To do | Copy out each line of the entries below in which the string "frequency" appears.

-- Information given follows --

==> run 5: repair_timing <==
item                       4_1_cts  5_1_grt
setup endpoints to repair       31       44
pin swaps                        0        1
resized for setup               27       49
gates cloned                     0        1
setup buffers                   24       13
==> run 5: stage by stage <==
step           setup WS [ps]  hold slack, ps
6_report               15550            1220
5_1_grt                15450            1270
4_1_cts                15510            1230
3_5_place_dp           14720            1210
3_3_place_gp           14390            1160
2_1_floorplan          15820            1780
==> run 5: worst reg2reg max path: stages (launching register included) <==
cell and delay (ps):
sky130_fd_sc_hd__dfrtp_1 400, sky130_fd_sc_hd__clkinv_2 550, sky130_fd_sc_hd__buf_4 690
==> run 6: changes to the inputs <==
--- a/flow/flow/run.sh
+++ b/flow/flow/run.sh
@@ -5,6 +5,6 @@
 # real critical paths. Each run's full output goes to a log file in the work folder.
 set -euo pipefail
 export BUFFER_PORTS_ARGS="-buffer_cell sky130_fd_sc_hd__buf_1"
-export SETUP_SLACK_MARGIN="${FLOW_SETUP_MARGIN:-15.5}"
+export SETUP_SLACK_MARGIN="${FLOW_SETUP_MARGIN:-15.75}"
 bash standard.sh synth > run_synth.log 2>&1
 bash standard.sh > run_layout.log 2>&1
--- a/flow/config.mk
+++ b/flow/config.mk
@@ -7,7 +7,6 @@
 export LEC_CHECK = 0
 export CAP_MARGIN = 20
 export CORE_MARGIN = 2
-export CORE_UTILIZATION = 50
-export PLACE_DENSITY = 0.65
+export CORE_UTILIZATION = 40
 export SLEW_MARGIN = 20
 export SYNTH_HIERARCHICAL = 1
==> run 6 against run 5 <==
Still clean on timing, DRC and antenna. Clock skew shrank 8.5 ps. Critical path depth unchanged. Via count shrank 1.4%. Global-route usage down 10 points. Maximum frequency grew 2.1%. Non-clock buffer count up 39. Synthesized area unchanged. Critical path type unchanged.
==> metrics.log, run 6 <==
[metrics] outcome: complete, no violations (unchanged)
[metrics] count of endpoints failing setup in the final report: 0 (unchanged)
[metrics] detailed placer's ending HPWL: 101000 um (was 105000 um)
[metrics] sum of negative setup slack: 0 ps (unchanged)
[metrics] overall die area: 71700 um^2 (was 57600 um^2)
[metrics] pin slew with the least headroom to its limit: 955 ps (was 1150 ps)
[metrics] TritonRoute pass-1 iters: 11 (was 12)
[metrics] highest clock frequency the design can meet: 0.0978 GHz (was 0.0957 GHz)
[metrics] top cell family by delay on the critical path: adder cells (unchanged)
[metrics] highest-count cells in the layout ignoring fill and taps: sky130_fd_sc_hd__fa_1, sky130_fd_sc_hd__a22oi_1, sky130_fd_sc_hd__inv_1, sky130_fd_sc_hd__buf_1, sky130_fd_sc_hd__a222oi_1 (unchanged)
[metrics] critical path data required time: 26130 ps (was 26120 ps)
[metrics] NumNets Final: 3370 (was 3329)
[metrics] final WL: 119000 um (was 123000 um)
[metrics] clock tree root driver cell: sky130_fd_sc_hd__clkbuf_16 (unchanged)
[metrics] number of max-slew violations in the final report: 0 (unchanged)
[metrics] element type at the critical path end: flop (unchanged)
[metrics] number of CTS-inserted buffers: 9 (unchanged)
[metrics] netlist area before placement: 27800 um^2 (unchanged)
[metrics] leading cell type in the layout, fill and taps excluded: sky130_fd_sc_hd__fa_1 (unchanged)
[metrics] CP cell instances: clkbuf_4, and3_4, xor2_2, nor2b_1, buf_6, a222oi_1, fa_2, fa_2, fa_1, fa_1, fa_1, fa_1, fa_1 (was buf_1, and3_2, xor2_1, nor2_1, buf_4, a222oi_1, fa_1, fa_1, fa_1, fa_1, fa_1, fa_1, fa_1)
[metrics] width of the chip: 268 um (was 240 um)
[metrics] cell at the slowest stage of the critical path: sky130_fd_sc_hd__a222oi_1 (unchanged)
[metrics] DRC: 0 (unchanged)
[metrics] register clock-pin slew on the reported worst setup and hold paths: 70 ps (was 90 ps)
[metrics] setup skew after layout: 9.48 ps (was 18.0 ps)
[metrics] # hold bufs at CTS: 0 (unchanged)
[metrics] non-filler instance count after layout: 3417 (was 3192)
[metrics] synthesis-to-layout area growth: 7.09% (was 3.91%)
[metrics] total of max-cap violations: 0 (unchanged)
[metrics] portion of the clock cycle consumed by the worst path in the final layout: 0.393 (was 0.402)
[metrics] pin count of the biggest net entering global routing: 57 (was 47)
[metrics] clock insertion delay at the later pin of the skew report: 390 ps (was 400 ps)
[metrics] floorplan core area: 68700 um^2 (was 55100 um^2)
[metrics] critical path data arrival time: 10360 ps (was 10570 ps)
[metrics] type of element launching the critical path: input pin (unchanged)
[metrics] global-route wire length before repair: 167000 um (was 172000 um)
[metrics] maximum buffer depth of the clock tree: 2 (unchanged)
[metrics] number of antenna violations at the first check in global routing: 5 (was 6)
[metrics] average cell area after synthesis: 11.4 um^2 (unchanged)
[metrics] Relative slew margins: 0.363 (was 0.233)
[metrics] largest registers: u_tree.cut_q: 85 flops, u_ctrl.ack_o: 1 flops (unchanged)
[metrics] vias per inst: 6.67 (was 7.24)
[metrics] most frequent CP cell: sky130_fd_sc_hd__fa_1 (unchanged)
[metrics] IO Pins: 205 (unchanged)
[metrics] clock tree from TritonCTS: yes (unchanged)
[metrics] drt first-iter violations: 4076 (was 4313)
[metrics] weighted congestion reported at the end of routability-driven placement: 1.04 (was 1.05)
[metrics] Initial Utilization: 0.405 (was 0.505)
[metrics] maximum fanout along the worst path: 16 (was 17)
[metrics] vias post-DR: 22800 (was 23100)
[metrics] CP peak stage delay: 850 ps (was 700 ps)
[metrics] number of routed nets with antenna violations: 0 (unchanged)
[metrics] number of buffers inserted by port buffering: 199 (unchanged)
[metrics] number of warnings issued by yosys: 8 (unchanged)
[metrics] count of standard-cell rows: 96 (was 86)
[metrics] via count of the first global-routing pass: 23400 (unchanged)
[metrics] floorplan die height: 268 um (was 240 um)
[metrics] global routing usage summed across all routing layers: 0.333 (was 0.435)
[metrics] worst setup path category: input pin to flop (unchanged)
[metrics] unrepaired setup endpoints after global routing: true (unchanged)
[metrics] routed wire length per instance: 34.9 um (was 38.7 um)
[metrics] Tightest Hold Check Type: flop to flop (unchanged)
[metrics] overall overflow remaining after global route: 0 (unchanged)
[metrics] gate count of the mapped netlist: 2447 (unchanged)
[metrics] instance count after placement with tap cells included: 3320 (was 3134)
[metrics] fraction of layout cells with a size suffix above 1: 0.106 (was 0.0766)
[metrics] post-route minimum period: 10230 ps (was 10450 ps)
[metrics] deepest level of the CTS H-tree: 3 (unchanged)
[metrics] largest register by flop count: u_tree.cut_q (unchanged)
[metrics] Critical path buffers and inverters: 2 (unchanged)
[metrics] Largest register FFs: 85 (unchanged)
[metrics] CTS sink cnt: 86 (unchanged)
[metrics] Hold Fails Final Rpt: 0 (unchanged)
What follows belongs to an exercise in optimizing a design on an open flow for small area, a short achievable clock period and few clock cycles per item; a production flow would make more cautious choices.
The RTL was checked by simulation tests, not by an equivalence proof against the original design.

// conv_row_stationary_top
module conv_row_stationary_top (
  input  logic                     clk,
  input  logic                     rst_n,
  input  logic                     i_pix_we,
  input  conv_ctrl_pkg::row_idx_t  i_pix_row,
  input  conv_ctrl_pkg::col_idx_t  i_pix_col,
  input  conv_geom_pkg::pixel_t    i_pix_data,
  input  logic                     i_start,
  input  conv_geom_pkg::filter_t   i_filter,
  output logic                     o_busy,
  output logic                     o_valid,
  output conv_ctrl_pkg::grp_idx_t  o_grp,
  output conv_ctrl_pkg::col_idx_t  o_col,
  output conv_geom_pkg::osum_t     o_sum0,
  output conv_geom_pkg::osum_t     o_sum1,
  output conv_geom_pkg::osum_t     o_sum2,
  output logic                     o_done
);
clock: 10.0 ns
lec_check: 0
cap_margin: 20
core_margin: 2
core_utilization: 50
slew_margin: 20
standard.sh (not shown) runs the stock make flow with config.mk's settings and CLKGATE_MAP_FILE= SYNTH_SCRIPT=/design/flow/synth_recipe.tcl, a recipe that flattens the netlist after the stock synthesis.
==> flow/flow/run.sh <==
#!/bin/bash
set -e
here=$(pwd)
{
  echo "include $here/config.mk"
  echo "export DONT_USE_CELLS += sky130_fd_sc_hd__a222oi_1 sky130_fd_sc_hd__a22oi_1"
  echo "export SETUP_SLACK_MARGIN = 6.7"
  echo "export BUFFER_PORTS_ARGS = -buffer_cell sky130_fd_sc_hd__buf_4"
} > flow_config.mk
bash standard.sh DESIGN_CONFIG=$here/flow_config.mk finish > standard.log 2>&1
Testbench counts at the start, summed over its fixed seeds: cycles 7,352, runs 256.
Next try:
--- a/flow/flow/run.sh
+++ b/flow/flow/run.sh
@@ -6,3 +6,3 @@
   echo "export DONT_USE_CELLS += sky130_fd_sc_hd__a222oi_1 sky130_fd_sc_hd__a22oi_1"
-  echo "export SETUP_SLACK_MARGIN = 6.7"
+  echo "export SETUP_SLACK_MARGIN = 6.55"
   echo "export BUFFER_PORTS_ARGS = -buffer_cell sky130_fd_sc_hd__buf_4"
--- a/flow/config.mk
+++ b/flow/config.mk
@@ -9,3 +9,3 @@
 export CORE_MARGIN = 2
-export CORE_UTILIZATION = 50
+export CORE_UTILIZATION = 45
 export SLEW_MARGIN = 20
Count of clock-buffer cells in the layout went down by 8. Worst setup slack is worse by 0.068 ns. Routed wire length went down by 7.4%.

========
== the reference run ==
conv_row_stationary_top, a different RTL version from the one above (not shown whole).
For scale: roughly 1200 flip-flops, roughly 160 I/O pins, about 81000 um2 of cells after synthesis.
clock: 10.0 ns
lec_check: 0
cap_margin: 20
core_margin: 2
core_utilization: 45
cts_buf_list: sky130_fd_sc_hd__clkbuf_8
slew_margin: 20
tns_end_percent: 20
==> flow/flow/run.sh <==
#!/bin/bash
set -e
here=$(pwd)
{
  echo "include $here/config.mk"
  echo "export DONT_USE_CELLS += sky130_fd_sc_hd__a222oi_1 sky130_fd_sc_hd__a22oi_1"
  echo "export SETUP_SLACK_MARGIN = 6.1"
} > flow_config.mk
bash standard.sh DESIGN_CONFIG=$here/flow_config.mk finish > standard.log 2>&1
Testbench counts of the reference run, summed over its fixed seeds: cycles 7,152, runs 256.
> inputs changed (the reference run -> the trial run)
Settings: a change of CORE_UTILIZATION from 45 to 40; a deleted CTS_BUF_LIST that had been sky130_fd_sc_hd__clkbuf_8; a deleted TNS_END_PERCENT that had been 20.
--- a/flow/flow/run.sh
+++ b/flow/flow/run.sh
@@ -6,3 +6,3 @@
   echo "export DONT_USE_CELLS += sky130_fd_sc_hd__a222oi_1 sky130_fd_sc_hd__a22oi_1"
-  echo "export SETUP_SLACK_MARGIN = 6.1"
+  echo "export SETUP_SLACK_MARGIN = 6.5"
 } > flow_config.mk
The trial run: full flow OK, the timing, design-rule and antenna checks passed
Between the trial run and the reference run, the total iterations of the first detailed-routing run is lower for the reference run.
Number of setup buffers added after CTS in the trial run is about 300% higher than in the reference run
Cmp the trial run and the reference run / worst hold slack / lower: the reference run
Between the trial run and the reference run, the reg-to-reg setup timing slack is lower for the reference run.
Side by side, clock skew after layout turned out lower in the trial run than in the reference run.
From the trial run to the reference run, total count of max-transition violations in the final report did not move at all.
In the floorplan summary, the trial run is listed with a die area greater than that of the reference run.
Setup slack: the trial run more than the reference run

========
Another version of the RTL of conv_row_stationary_top (not shown whole).
For scale: ~1,500 flip-flops, roughly 160 I/O pins.
clock: 10.0 ns
lec_check: 0
cap_margin: 20
core_margin: 2
core_utilization: 45
cts_buf_list: sky130_fd_sc_hd__clkbuf_8
slew_margin: 20
tns_end_percent: 20
==> flow/flow/run.sh <==
#!/bin/bash
set -e
here=$(pwd)
{
  echo "include $here/config.mk"
  echo "export DONT_USE_CELLS += sky130_fd_sc_hd__a222oi_1 sky130_fd_sc_hd__a22oi_1"
  echo "export SETUP_SLACK_MARGIN = 6.55"
  echo "export BUFFER_PORTS_ARGS = -buffer_cell sky130_fd_sc_hd__buf_4"
} > flow_config.mk
bash standard.sh DESIGN_CONFIG=$here/flow_config.mk finish > standard.log 2>&1
Testbench counts at the start, summed over its fixed seeds: cycles 7,352, runs 256.
Rerun with:
--- a/flow/config.mk
+++ b/flow/config.mk
@@ -10,4 +10,2 @@
 export CORE_UTILIZATION = 45
-export CTS_BUF_LIST = sky130_fd_sc_hd__clkbuf_8
 export SLEW_MARGIN = 20
-export TNS_END_PERCENT = 20
Result: The changed run completed with no timing, DRC or antenna violations; design area went up by about 0.75%; synthesized cell count does not change; synthesized area stays the same; wire length went down by about 1.8%; worst setup slack gets better by 0.12 ns.

==> port drivers added, routing unchanged <==
Ports are ideal in the flow. The routed layouts listed here were re-timed in OpenROAD. Step 1, drivers: a clkbuf_16 drives clk and a buf_2 each remaining input, both assumed. Step 2, shift: input delay + t, output delay - t, t = (earliest + latest rising clock arrival at the registers) / 2. This alone moves slack from input paths to output paths. Slacks: ideal ports / drivers / drivers and shift; pairs: ideal ports / drivers.
| run | shift t [ns] | setup slack, ns | slew at the worst register clock pin (ns) | worst slew at a driven data input, ns |
|---|---|---|---|---|
| the first run of note 1 | 0.933 | 6.536 / 6.515 / 6.023 | 0.07 / 0.07 | 0.12 |
| the second run of note 1 | 0.922 | 6.468 / 6.468 / 5.918 | 0.07 / 0.07 | 0.06 |
| the reference run | 1.106 | 5.821 / 5.881 / 4.775 | 0.08 / 0.08 | 0.10 |
| the trial run | 0.922 | 6.083 / 6.083 / 5.553 | 0.06 / 0.06 | 0.24 |
| the first run of note 3 | 1.143 | 6.368 / 6.278 / 5.335 | 0.07 / 0.07 | 0.13 |
| the second run of note 3 | 0.937 | 6.488 / 6.450 / 5.614 | 0.07 / 0.07 | 0.16 |
After both steps setup and hold are still met in every run listed. For the reference run, which loses most, drivers alone change the setup slack by +0.060 ns; drivers and shift together by -1.046 ns.
Optimization exercise on an open flow, not production practice.
RTL: at most simulated, not proved equivalent.
Power: default activity.

===== flow/design.v =====
package ra_flit_pkg;
	localparam int DATA_WIDTH = 32;
	localparam int VC_BITS = 1;
	localparam int ID_BITS = 4;
	localparam int EXTRA_BITS = 2;
	localparam int TYPE_BITS = 2;
	localparam int FLIT_WIDTH = (2 * ID_BITS) + EXTRA_BITS + TYPE_BITS + VC_BITS + DATA_WIDTH;
	localparam int VC_COUNT = 1 << VC_BITS;
	typedef enum logic [TYPE_BITS-1:0] {
		BODY = 2'd0,
		TAIL = 2'd1,
		HEAD = 2'd2,
		ALL  = 2'd3
	} flit_type_e;
	typedef struct packed {
		logic [ID_BITS-1:0]    dest_id;
		logic [ID_BITS-1:0]    src_id;
		logic [EXTRA_BITS-1:0] sub_flow;
		flit_type_e            flit_type;
		logic [VC_BITS-1:0]    vc;
		logic [DATA_WIDTH-1:0] data;
	} flit_t;
	typedef logic [VC_COUNT-1:0] vc_mask_t;
endpackage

-- Information given concluded --

Exercise answer |
Still clean on timing, DRC and antenna. Clock skew shrank 8.5 ps. Critical path depth unchanged. Via count shrank 1.4%. Global-route usage down 10 points. Maximum frequency grew 2.1%. Non-clock buffer count up 39. Synthesized area unchanged. Critical path type unchanged.
[metrics] highest clock frequency the design can meet: 0.0978 GHz (was 0.0957 GHz)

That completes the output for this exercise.